**EXERCISE DETAILS**
Output only the lines below from the one containing "min in group" to the one containing "class / count / area [um^2] / area share [%]", exactly as written, both ends kept.

[Excerpts from a dataset]
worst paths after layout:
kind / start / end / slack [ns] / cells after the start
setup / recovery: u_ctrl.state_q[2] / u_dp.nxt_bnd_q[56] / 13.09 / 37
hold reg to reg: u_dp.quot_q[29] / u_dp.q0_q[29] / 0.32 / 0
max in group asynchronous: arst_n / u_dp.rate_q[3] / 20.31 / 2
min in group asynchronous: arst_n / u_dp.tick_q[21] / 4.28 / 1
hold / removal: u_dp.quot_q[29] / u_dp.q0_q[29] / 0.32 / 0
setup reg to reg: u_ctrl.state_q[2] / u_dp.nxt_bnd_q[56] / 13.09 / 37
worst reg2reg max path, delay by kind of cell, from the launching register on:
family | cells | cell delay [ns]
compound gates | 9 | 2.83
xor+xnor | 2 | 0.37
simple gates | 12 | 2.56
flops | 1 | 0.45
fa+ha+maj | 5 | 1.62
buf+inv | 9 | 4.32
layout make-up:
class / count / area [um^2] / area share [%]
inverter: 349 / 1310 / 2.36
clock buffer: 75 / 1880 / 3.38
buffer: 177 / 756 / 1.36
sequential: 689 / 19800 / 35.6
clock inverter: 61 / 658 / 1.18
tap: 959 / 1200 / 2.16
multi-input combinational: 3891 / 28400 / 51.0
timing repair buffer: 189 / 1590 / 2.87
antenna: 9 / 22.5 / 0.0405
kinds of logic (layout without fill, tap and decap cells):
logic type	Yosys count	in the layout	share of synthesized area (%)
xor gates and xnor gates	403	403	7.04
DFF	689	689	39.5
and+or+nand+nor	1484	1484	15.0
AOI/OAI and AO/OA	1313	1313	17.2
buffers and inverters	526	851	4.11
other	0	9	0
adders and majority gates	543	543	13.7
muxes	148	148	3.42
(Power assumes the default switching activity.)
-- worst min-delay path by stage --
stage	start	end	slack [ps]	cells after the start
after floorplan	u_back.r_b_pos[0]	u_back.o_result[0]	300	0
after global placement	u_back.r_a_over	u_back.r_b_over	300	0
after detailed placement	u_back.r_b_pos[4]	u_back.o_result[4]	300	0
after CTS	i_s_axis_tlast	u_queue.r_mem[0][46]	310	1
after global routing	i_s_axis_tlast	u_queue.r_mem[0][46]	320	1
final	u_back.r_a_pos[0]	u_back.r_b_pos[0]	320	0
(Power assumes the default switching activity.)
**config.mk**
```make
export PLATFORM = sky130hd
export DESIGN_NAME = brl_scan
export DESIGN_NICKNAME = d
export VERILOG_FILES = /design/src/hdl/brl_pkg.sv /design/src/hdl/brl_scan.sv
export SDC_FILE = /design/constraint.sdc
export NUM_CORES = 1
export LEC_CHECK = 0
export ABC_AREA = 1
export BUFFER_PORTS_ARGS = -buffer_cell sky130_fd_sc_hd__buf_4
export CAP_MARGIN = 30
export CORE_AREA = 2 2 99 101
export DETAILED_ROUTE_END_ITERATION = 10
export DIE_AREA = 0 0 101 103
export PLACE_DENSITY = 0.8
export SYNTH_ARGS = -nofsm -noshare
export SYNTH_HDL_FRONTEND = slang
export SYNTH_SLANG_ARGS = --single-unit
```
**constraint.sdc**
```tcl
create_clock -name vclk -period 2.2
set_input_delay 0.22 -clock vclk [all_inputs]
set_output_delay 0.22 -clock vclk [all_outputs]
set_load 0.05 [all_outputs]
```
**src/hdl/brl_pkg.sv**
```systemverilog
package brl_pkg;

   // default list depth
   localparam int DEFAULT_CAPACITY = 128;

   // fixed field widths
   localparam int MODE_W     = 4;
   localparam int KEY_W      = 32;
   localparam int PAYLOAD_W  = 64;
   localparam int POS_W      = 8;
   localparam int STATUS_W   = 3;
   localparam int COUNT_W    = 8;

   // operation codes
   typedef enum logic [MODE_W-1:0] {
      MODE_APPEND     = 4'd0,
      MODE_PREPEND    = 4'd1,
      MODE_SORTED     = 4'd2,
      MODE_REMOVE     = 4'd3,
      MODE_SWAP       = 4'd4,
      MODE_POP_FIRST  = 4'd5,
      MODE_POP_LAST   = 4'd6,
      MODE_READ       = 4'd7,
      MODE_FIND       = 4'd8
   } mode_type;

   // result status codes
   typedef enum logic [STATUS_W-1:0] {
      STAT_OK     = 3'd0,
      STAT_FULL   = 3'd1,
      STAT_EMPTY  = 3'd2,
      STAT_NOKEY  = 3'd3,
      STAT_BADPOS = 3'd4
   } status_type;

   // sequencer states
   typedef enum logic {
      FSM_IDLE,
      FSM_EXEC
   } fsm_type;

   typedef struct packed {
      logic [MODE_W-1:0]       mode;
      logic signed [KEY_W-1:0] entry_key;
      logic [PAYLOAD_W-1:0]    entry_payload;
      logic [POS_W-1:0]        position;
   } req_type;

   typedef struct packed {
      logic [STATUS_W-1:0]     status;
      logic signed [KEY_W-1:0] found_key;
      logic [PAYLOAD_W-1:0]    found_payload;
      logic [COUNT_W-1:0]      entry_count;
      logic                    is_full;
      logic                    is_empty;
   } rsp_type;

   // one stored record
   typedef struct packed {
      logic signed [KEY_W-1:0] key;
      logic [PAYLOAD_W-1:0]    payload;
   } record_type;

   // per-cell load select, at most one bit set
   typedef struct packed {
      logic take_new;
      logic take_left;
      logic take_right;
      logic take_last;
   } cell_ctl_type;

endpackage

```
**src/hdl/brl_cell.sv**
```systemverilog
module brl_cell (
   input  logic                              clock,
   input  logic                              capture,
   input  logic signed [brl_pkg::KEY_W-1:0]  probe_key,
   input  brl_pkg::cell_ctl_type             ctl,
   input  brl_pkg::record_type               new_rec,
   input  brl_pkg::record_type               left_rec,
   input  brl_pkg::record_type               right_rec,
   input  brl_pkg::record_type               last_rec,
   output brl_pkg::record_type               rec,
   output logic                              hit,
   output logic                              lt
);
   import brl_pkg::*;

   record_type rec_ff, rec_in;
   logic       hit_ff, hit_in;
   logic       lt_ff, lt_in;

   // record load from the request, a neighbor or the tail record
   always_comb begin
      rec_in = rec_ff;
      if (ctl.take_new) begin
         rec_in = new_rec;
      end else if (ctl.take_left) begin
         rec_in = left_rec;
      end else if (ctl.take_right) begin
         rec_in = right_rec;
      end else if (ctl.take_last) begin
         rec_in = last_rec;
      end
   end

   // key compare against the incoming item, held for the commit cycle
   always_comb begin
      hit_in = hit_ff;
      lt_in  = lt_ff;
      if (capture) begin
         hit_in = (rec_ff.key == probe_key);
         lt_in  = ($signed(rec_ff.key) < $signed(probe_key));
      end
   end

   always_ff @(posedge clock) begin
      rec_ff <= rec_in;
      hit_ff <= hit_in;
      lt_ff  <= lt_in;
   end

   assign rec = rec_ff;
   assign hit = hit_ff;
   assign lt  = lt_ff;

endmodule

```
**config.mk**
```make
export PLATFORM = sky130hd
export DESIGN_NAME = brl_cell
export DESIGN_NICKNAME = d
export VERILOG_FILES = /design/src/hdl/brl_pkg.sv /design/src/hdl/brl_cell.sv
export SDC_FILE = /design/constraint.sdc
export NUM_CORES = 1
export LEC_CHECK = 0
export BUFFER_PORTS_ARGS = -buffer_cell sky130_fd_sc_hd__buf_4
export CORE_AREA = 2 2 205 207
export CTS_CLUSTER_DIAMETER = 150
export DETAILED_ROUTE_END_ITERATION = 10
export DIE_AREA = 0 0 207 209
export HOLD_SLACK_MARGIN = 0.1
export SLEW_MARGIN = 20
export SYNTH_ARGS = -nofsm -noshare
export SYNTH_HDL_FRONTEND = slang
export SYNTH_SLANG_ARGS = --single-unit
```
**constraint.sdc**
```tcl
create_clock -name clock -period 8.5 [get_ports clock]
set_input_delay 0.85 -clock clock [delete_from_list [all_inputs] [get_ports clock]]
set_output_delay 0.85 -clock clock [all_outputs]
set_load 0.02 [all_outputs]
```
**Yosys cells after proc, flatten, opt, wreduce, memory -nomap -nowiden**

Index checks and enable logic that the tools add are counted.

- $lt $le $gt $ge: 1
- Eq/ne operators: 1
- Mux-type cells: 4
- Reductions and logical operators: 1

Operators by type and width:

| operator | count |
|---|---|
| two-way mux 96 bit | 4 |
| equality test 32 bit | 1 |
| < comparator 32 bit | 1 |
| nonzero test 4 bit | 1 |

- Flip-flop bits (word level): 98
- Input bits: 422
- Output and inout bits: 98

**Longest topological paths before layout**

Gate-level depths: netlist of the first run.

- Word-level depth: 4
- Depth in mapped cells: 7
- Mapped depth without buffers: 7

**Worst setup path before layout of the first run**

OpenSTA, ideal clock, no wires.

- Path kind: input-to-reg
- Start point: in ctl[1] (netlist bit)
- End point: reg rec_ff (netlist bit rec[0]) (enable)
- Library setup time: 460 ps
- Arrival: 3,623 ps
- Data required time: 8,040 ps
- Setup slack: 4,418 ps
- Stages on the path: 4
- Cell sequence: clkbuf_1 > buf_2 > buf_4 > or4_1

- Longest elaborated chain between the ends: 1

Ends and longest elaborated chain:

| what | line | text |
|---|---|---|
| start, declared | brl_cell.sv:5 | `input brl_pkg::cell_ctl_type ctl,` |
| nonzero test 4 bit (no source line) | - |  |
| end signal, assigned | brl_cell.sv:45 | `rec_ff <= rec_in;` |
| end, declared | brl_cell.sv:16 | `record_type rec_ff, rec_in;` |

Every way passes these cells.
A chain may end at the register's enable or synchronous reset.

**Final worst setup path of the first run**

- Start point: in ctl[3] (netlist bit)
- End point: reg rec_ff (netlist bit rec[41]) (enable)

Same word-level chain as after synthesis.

**RESPONSE**
min in group asynchronous: arst_n / u_dp.tick_q[21] / 4.28 / 1
hold / removal: u_dp.quot_q[29] / u_dp.q0_q[29] / 0.32 / 0
setup reg to reg: u_ctrl.state_q[2] / u_dp.nxt_bnd_q[56] / 13.09 / 37
worst reg2reg max path, delay by kind of cell, from the launching register on:
family | cells | cell delay [ns]
compound gates | 9 | 2.83
xor+xnor | 2 | 0.37
simple gates | 12 | 2.56
flops | 1 | 0.45
fa+ha+maj | 5 | 1.62
buf+inv | 9 | 4.32
layout make-up:
class / count / area [um^2] / area share [%]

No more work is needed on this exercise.